On Thursday October 18, at 7:00 PM, John C. Campbell Folk
School and NC Writers' Network-West will sponsor The Literary Hour. At this
event, NCWN-West members will read at the Keith House on the JCCFS campus, in
Brasstown, NC. The Literary Hour is held on the third Thursday of the month
unless otherwise indicated. This reading is free of charge and open to the
public. This month's featured readers will be Glenda Barrett, Lucy Cole
Gratton, and Mary Michelle Brodine Keller.
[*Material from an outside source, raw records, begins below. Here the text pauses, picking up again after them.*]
**src/rtl/m4rt_pkg.sv**
```systemverilog
// Shared types and field layout for the 4x4 row transform.
// No dependencies; used by every module under rtl.
`timescale 1ns / 1ps

package m4rt_pkg;

	localparam int unsigned ElemW  = 32;
	localparam int unsigned ProdW  = 2 * ElemW;
	localparam int unsigned PairW  = ProdW + 1;
	localparam int unsigned SumW   = ProdW + 2;
	localparam int unsigned RowW   = 2;
	localparam int unsigned Dim    = 4;
	localparam int unsigned TdataW = 136;

	typedef enum logic {
		ACT_LOAD     = 1'b0,
		ACT_MULTIPLY = 1'b1
	} action_t;

	typedef logic [ElemW-1:0]           elem_t;
	typedef elem_t [Dim-1:0]            row_t;
	typedef row_t [Dim-1:0]             matrix_t;
	typedef logic [SumW-1:0]            sum_t;
	typedef sum_t [Dim-1:0]             sums_t;

	typedef struct packed {
		logic adv1;
		logic adv2;
		logic adv3;
	} pipe_ctl_t;

	localparam elem_t SatMax = {1'b0, {(ElemW-1){1'b1}}};
	localparam elem_t SatMin = {1'b1, {(ElemW-1){1'b0}}};

endpackage

```
**src/rtl/m4rt_merge.sv**
```systemverilog
// Merge stage: shift and saturate the lane totals, pack the output word.
// Depends on m4rt_pkg; holds the output register.
`timescale 1ns / 1ps

module m4rt_merge #(
	parameter int unsigned FRAC_BITS = 16
) (
	input  logic                      clk,
	input  logic                      arst_n,
	input  logic                      load,
	input  logic                      in_valid,
	input  logic [m4rt_pkg::RowW-1:0] in_row,
	input  m4rt_pkg::sums_t           sums,
	output logic                      out_valid,
	output logic [m4rt_pkg::TdataW-1:0] out_data,
	output logic                      out_sat
);

	logic [m4rt_pkg::SumW-1:0]   shifted [m4rt_pkg::Dim];
	m4rt_pkg::row_t              clip;
	logic [m4rt_pkg::Dim-1:0]    lane_sat;
	logic                        valid_q;
	logic [m4rt_pkg::TdataW-1:0] data_q;
	logic                        sat_q;

	always_comb begin
		for (int c = 0; c < m4rt_pkg::Dim; c++) begin
			shifted[c] = $signed(sums[c]) >>> FRAC_BITS;
			if (!shifted[c][m4rt_pkg::SumW-1]
				&& (|shifted[c][m4rt_pkg::SumW-2:m4rt_pkg::ElemW-1])) begin
				clip[c]     = m4rt_pkg::SatMax;
				lane_sat[c] = 1'b1;
			end else if (shifted[c][m4rt_pkg::SumW-1]
				&& !(&shifted[c][m4rt_pkg::SumW-2:m4rt_pkg::ElemW-1])) begin
				clip[c]     = m4rt_pkg::SatMin;
				lane_sat[c] = 1'b1;
			end else begin
				clip[c]     = shifted[c][m4rt_pkg::ElemW-1:0];
				lane_sat[c] = 1'b0;
			end
		end
	end

	always_ff @(posedge clk or negedge arst_n) begin
		if (!arst_n) begin
			valid_q <= 1'b0;
		end else if (load) begin
			valid_q <= in_valid;
		end
	end

	always_ff @(posedge clk) begin
		if (load) begin
			data_q <= {{(m4rt_pkg::TdataW - m4rt_pkg::RowW - m4rt_pkg::Dim * m4rt_pkg::ElemW){1'b0}},
				clip, in_row};
			sat_q  <= |lane_sat;
		end
	end

	assign out_valid = valid_q;
	assign out_data  = data_q;
	assign out_sat   = sat_q;

endmodule

```
**config.mk**
```make
export PLATFORM = sky130hd
export DESIGN_NAME = m4rt_merge
export DESIGN_NICKNAME = d
export VERILOG_FILES = /design/src/rtl/m4rt_pkg.sv /design/src/rtl/m4rt_merge.sv
export SDC_FILE = /design/constraint.sdc
export NUM_CORES = 1
export LEC_CHECK = 0
export BUFFER_PORTS_ARGS = -buffer_cell sky130_fd_sc_hd__clkbuf_2
export CORE_AREA = 2 2 161 163
export CTS_CLUSTER_DIAMETER = 40
export DETAILED_ROUTE_END_ITERATION = 10
export DIE_AREA = 0 0 163 165
export GPL_ROUTABILITY_DRIVEN = 0
export SYNTH_ARGS = -nofsm -noshare
export SYNTH_HDL_FRONTEND = slang
export SYNTH_SLANG_ARGS = --single-unit
```
**constraint.sdc**
```tcl
create_clock -name clk -period 0.84 [get_ports clk]
set_input_delay 0.042 -clock clk [delete_from_list [all_inputs] [get_ports clk]]
set_output_delay 0.042 -clock clk [all_outputs]
set_load 0.05 [all_outputs]
```
==> impl_metrics.py <==
metrics = {
    "route": {
        "vias_per_cell": 4.30,
        "vias": 5778,
        "drc": 0,
        "drt_wl_total_um": 23200,
        "dr.pass1.iters": 5,
        "ant_nets": 0,
        "drt_iter0_drc": 278,
        "routedWlPerCell_um": 17.3,
    },
    "synth": {
        "async_flop_share_pct": 0.758,
        "synthAdderAreaFrac_pct": 0,
        "yosys.area.top_type": "edfxtp_1",
        "synthTopCellsByArea": "edfxtp_1, nand2_1, buf_2",
        "synth_area_um2": 5470,
        "synth_commonest_cells": "nand2_1, edfxtp_1, buf_2, nand4_1, nor4_1",
        "synth_cell_types": 16,
        "synth-edff-count": 131,
        "synth_top_area_share_pct": 71.9,
        "synth_xor_area_share_pct": 0,
        "synth_top_family_by_area": "simple AND/OR/NAND/NOR gates",
        "syn_inst": 475,
        "ys.flop_type": "edfxtp_1",
        "synth-compound-area-share_pct": 1.55,
        "syn_area_per_cell_um2": 11.5,
        "synth_most_common_cell": "nand2_1",
        "yosys_warnings": 0,
        "synthMuxAreaShare_pct": 0.206,
        "synth-simple-area-share_pct": 22.3,
        "seq_area_frac_synth_pct": 72.3,
        "ys_ff_latch": 132,
    },
    "cts": {
        "clk_latency_ps": 410,
        "cts-root-buf": "clkbuf_16",
        "numCtsBuffers": 17,
        "cts_tree": "done",
        "clk_path_buf_depth": 2,
        "cts_sinks": 132,
        "htree_levels": 4,
        "cts.reportedPaths.clkPinSlew_ps": 60,
    },
    "floorplanning": {
        "core_area_um2": 25000,
        "num_rows": 58,
        "io_pins": 408,
        "die_h_um": 165,
        "initial_core_util_pct": 21.9,
        "fp.dieW_um": 163,
        "dieArea_um2": 26900,
    },
    "timing": {
        "finalHoldViolCount": 0,
        "period_needed_ps": 1390,
        "max_freq_mhz": 720,
        "setup_viol": 257,
        "maxSlewViolCount": 0,
        "worst_slack_ps": -550,
        "period_share_pct": 165,
        "tns_ps": -75000,
        "rsz0062_at_grt": "true",
        "clock_skew_ps": 0,
    },
    "power": {
        "p_leak_nw": 5.42,
        "power_density_nw_per_um2": 1780,
        "ir_worst_vdd_v": 0.000904,
        "total_power_mw": 21.9,
        "comb_power_share_pct": 28.6,
        "p_seq_share_pct": 37.4,
        "p_sw_mw": 6.84,
        "p_int_mw": 15.1,
        "p_sw_share_pct": 31.2,
        "power.share.clock_pct": 34.0,
    },
    "worst_hold_path": {
        "min_to": "out_data[5]$_SDFFCE_PP1P_",
        "hold_class": "in -> reg",
        "min-delay-start": "load",
        "hold_depth": 2,
    },
    "global_route": {
        "grt_max_degree": 49,
        "grt_pass1_wl_um": 33000,
        "track_usage_pct": 16.3,
        "grt_pass1_vias": 5896,
        "antenna_found_initial": 0,
        "gr-total-overflow": 0,
    },
    "layout": {
        "diodes": 0,
        "finalInstanceArea_um2": 12300,
        "utilization_pct": 49.2,
        "area_growth_pct": 125,
        "drive_above_1_share_pct": 59.0,
        "nNetsFinal": 1270,
    },
    "placement": {
        "post-dp-hpwl_um": 14100,
        "post_dp_cell_area_um2": 7800,
        "place_ws_ps": -1060,
        "port_buffers": 337,
    },
    "critical_path": {
        "reg2reg_slack_ps": 50,
        "end_kind": "flip-flop",
        "required_ps": 1000,
        "cp_data_arrival_time_ps": 1550,
        "crit_type": "in -> reg",
        "start_kind": "primary input",
        "reg2reg_to": "out_valid$_DFFE_PN0P_",
        "r2r_start": "out_valid$_DFFE_PN0P_",
        "r2r_cells": 1,
        "path_max_fanout": 2,
    },
    "flow_run": {
        "maxCapViolCount": 0,
    },
    "status": {
        "violations": "negative setup slack",
        "status": "finished with violations",
    },
}
## stage by stage
stage	hold WS (ps)	instances
after floorplan	-254	480
after global placement	-182	1148
after detailed placement	-179	1148
after CTS	70.5	1345
after global routing	95.4	1343
final	100	1343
Glenda Barrett, a native of Hiawassee, Georgia, is a poet,
writer, and visual artist. Her work has been widely published since 1997 and
has appeared in: Woman's World, Farm & Ranch Living, Country Woman, Chicken
Soup for the Soul, Journal of Kentucky Living, Nantahala Review, Rural
Heritage, Wild Goose Poetry Review, Kaleidoscope Magazine and many more.
Barrett is the author of two poetry books, When the Sap Rises, published by
Finishing Line Press, in 2008 and The Beauty of Silence, published by Aldrich
Press, in 2017. Both books are available on Amazon.com. Glenda's artwork is
online at Fine Art America.
Lucy Cole Gratton is a retired CPA, moving to the mountains
after retirement. She was the Cherokee
Representative for NCWN-West for five years.
She facilitated the program at John Campbell Folk School during that
time. She has written for many years but
only in the past ten years has she been active in Poetry Critique and Prose
Critique. She has read at the Folk
School many times. Her poems have been
published in various media including on-line, print, her college magazine and
various small publications to which she enjoys.
Her focus is predominantly centered around the environment, incidents
and images of her home of 35 acres of woods on Lake Apalachia outside Murphy
NC. She has lived there for 20 years and
is in the process of moving to Stone Mountain outside of Atlanta GA.
Mary Michelle Brodine Keller, or Mary Mike as she is often
called by her friends, writes poetry, essays and short fiction. She draws her
subject matter from things she sees or experiences, putting meaning to them.
She is also a visual artist, painting in oil, water color and pastels. She likes to think of her poetry as painting
with words. Her poems have been published in The Mountain Lynx, and in
anthologies: Freeing Jonah III and IV, Lights in the Mountains, Echos Across the Blueridge, Stories, Essays and Poems by Writers Living in and Inspired by the Southern Appalachian Mountains and various other publications. She calls
herself a reader. She reads to others in a variety of settings. She finds that
more satisfying than publication, as it is a shared experience.